- Exercise -
Could you set down exactly the lines in the records below between the line holding "wire ge = e1 >= e2;" and the line holding "wire [47:0] r0, r1;", inclusive?

╭──

What follows belongs to an exercise in optimizing a design on an open flow for small area, a short achievable clock period and few clock cycles per item; a production flow would make more cautious choices.

== rev 12 ==
Design FPU, start of the top module:
module FPU(
input [31:0] Data1,
input [31:0] Data2,
input Clock,
input Reset,
input In_Data_Valid,
input Op,
output reg [31:0] Data_Out,
output reg Out_Data_Valid
);
Size in the first run: about 100 I/O pins, roughly 31,000 um2 of cells after synthesis.
Settings: LEC_CHECK=0, CAP_MARGIN=20, CORE_MARGIN=2, CORE_UTILIZATION=55, CTS_CLUSTER_DIAMETER=120, CTS_CLUSTER_SIZE=28, PLACE_DENSITY=0.65, SLEW_MARGIN=20, SYNTH_HIERARCHICAL=1, SYNTH_MINIMUM_KEEP_SIZE=0, TNS_END_PERCENT=5; clock period 15.0 ns.
standard.sh (not shown) runs the stock make flow with config.mk's settings and CLKGATE_MAP_FILE= SYNTH_SCRIPT=/design/flow/synth_recipe.tcl, a recipe that flattens the netlist after the stock synthesis.
==> flow/flow/run.sh <==
#!/bin/bash
set -euo pipefail
bash standard.sh SETUP_SLACK_MARGIN=10.9 'BUFFER_PORTS_ARGS=-buffer_cell sky130_fd_sc_hd__buf_1' finish > standard.log 2>&1
Edits applied to the flow inputs when going from rev 12 to rev 13:
diff --git a/flow/design.v b/flow/design.v
--- a/flow/design.v
+++ b/flow/design.v
@@ -627,28 +627,32 @@
 input Clock,
 input Reset,
 input In_Data_Valid,
 input Op,
 output reg [31:0] Data_Out,
 output reg Out_Data_Valid
 );
-reg [31:0] a0, b0;
-reg [23:0] am0;
+reg [31:0] a0;
+reg [31:23] b0;
+reg [23:0] ab0;
+reg mz2_0, andz0;
 reg [11:0] one0, two0, neg0;
 reg b23_0, ha0;
 reg op0;
 wire [25:0] be = {1'b0, |Data2[30:23], Data2[22:0], 1'b0};
 integer i;
 reg [2:0] vp;
 always @(posedge Clock) begin
 	a0 <= Data1;
-	b0 <= Data2;
+	b0 <= Data2[31:23];
 	op0 <= Op;
 	ha0 <= |Data1[30:23];
-	am0 <= Op ? {|Data1[30:23], Data1[22:0]} : 24'd0;
+	ab0 <= Op ? {|Data1[30:23], Data1[22:0]} : {|Data2[30:23], Data2[22:0]};
+	mz2_0 <= ~|Data2[22:0];
+	andz0 <= ~|(Data1[30:0] & Data2[30:0]);
 	b23_0 <= Op & (|Data2[30:23]);
 	for (i = 0; i < 12; i = i + 1) begin
 		one0[i] <= Op & (be[2*i+1] ^ be[2*i]);
 		two0[i] <= Op & ((be[2*i+2] & ~be[2*i+1] & ~be[2*i]) | (~be[2*i+2] & be[2*i+1] & be[2*i]));
 		neg0[i] <= Op & be[2*i+2];
 	end
 end
@@ -661,38 +665,39 @@
 	Out_Data_Valid <= vp[2];
 end
 wire s1 = a0[31];
 wire s2 = b0[31];
 wire [7:0] e1 = a0[30:23];
 wire [7:0] e2 = b0[30:23];
 wire [23:0] MA = {ha0, a0[22:0]};
-wire [23:0] MB = {|e2, b0[22:0]};
+wire [23:0] MB = ab0;    
 wire addm = ~op0;
-wire swap = b0[30:0] > a0[30:0];
+wire swap = {e2, ab0[22:0]} > a0[30:0];
 wire ge = e1 >= e2;
 wire [7:0] d = ge ? (e1 - e2) : (e2 - e1);
 wire [7:0] eL = ge ? e1 : e2;
 wire [23:0] ML = swap ? MB : {|e1, a0[22:0]};
-wire [23:0] MS = swap ? {|e1, a0[22:0]} : MB;
+wire [23:0] MSe = ge ? MB : {|e1, a0[22:0]};
+wire [23:0] MS0 = swap ? {|e1, a0[22:0]} : MB;
 wire sub = addm & (s1 ^ s2);
-wire [23:0] MSs = (op0 || d > 8'd23) ? 24'd0 : (MS >> d[4:0]);
+wire [23:0] MSs = (op0 || d > 8'd23) ? 24'd0 : ((d == 8'd0) ? MS0 : (MSe >> d[4:0]));
 wire [47:0] A0 = {1'b0, ML & {24{addm}}, sub, 22'd0};
 wire [47:0] A1 = {sub, MSs ^ {24{sub}}, sub, 22'd0};
 wire [47:0] r0, r1;
-mul24 mul(.a(MA), .a2(am0), .one(one0), .two(two0), .neg(neg0), .b23(b23_0), .en(op0),
+mul24 mul(.a(MA), .a2(ab0), .one(one0), .two(two0), .neg(neg0), .b23(b23_0), .en(op0),
 	.x0(A0[47:22]), .x1(A1[47:22]), .r0(r0), .r1(r1));
 wire [9:0] expm = {2'b00, e1} + {2'b00, e2} - 10'd127;
 wire [9:0] base = op0 ? expm : {2'b00, eL};
 wire [9:0] thr = base - 10'd254;
 wire ff1 = &e1;
 wire ff2 = &e2;
 wire mz1 = ~|a0[22:0];
-wire mz2 = ~|b0[22:0];
+wire mz2 = mz2_0;
 wire z1 = ~|a0[30:0];
-wire z2 = ~|b0[30:0];
+wire z2 = ~|e2 & mz2_0;
 wire nan = (ff1 & ~mz1) | (ff2 & ~mz2);
 wire inf1 = ff1 & mz1;
 wire inf2 = ff2 & mz2;
 wire efa = nan | (inf1 & inf2 & (s1 ^ s2));
 wire efm = nan | (z1 & inf2) | (z2 & inf1);
 wire [9:0] bp = base + 10'd1;
 reg [47:0] row0, row1;
@@ -708,15 +713,15 @@
 	negx1 <= bp[9];
 	thrv1 <= ~thr[9] & (thr <= 10'd24);
 	thrge1 <= ~thr[9] & (thr >= 10'd25);
 	op1 <= op0;
 	sg1 <= op0 ? (s1 ^ s2) : (swap ? s2 : s1);
 	ef1 <= op0 ? efm : efa;
 	nzand1 <= ~z1 & ~z2;
-	andz1 <= ~|(a0[30:0] & b0[30:0]);
+	andz1 <= andz0;
 end
 wire [47:0] X = row0 + row1;
 reg [47:0] X2;
 reg [7:0] bp2;
 reg men2, negx2;
 reg thrv2, thrge2;
 reg op2, sg2, ef2, nzand2, andz2;
==> summary.txt <==
Rev 13: all stages complete, timing, DRC and antenna checks passed. Rev 12 did not stop at any stage, and its layout met the timing, DRC and antenna checks. Going from rev 12 to rev 13, global-route wire length before repair higher; biggest cell delay along the critical path higher; cell area after layout higher; routed length on met1 higher. Between rev 12 and rev 13, the flow reports post-synthesis cell area increasing slightly. Between rev 13 and rev 12, area growth from synthesis to final layout is lower for rev 13, rev 12 comes in above that. | sequential area share after synthesis | higher: rev 12 |. Between rev 13 and rev 12, share of the cycle needed by the critical path after routing is higher for rev 13, rev 12 comes in under that. Rev 12 → rev 13: sum of buffers and inverters on the critical path now smaller; worst-case headroom to the max-slew limit now smaller; sequential cell area now smaller.
No functional check of the RTL was part of any run of this note.

## afterwards: timing with drivers on the ports
The flow's constraints put no driver on any port. The routed layouts listed below were extracted and timed again, unchanged, in two steps.
Step 1: set_driving_cell puts a clkbuf_16 on Clock and a buf_2 on each other input, an assumption about the parent block.
Step 2, shift: input delay + t, output delay - t, t = (earliest + latest rising clock arrival at the registers) / 2. This alone moves slack from input paths to output paths.
Slacks: ideal / step 1 / step 2; pairs: ideal / step 1.
run | t (ns) | slack for setup (ns) | worst data-port slew with drivers (ns)
rev 12 | 0.621 | 10.803 / 10.803 / 10.803 | 0.07
rev 13 | 0.615 | 10.770 / 10.770 / 10.643 | 0.04
After both steps every run listed still meets setup and hold. The setup slack of rev 13, which loses most, moves by 0.000 ns with the drivers and by -0.127 ns with both steps.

╰──

- Solution for this exercise -
 wire ge = e1 >= e2;
 wire [7:0] d = ge ? (e1 - e2) : (e2 - e1);
 wire [7:0] eL = ge ? e1 : e2;
 wire [23:0] ML = swap ? MB : {|e1, a0[22:0]};
-wire [23:0] MS = swap ? {|e1, a0[22:0]} : MB;
+wire [23:0] MSe = ge ? MB : {|e1, a0[22:0]};
+wire [23:0] MS0 = swap ? {|e1, a0[22:0]} : MB;
 wire sub = addm & (s1 ^ s2);
-wire [23:0] MSs = (op0 || d > 8'd23) ? 24'd0 : (MS >> d[4:0]);
+wire [23:0] MSs = (op0 || d > 8'd23) ? 24'd0 : ((d == 8'd0) ? MS0 : (MSe >> d[4:0]));
 wire [47:0] A0 = {1'b0, ML & {24{addm}}, sub, 22'd0};
 wire [47:0] A1 = {sub, MSs ^ {24{sub}}, sub, 22'd0};
 wire [47:0] r0, r1;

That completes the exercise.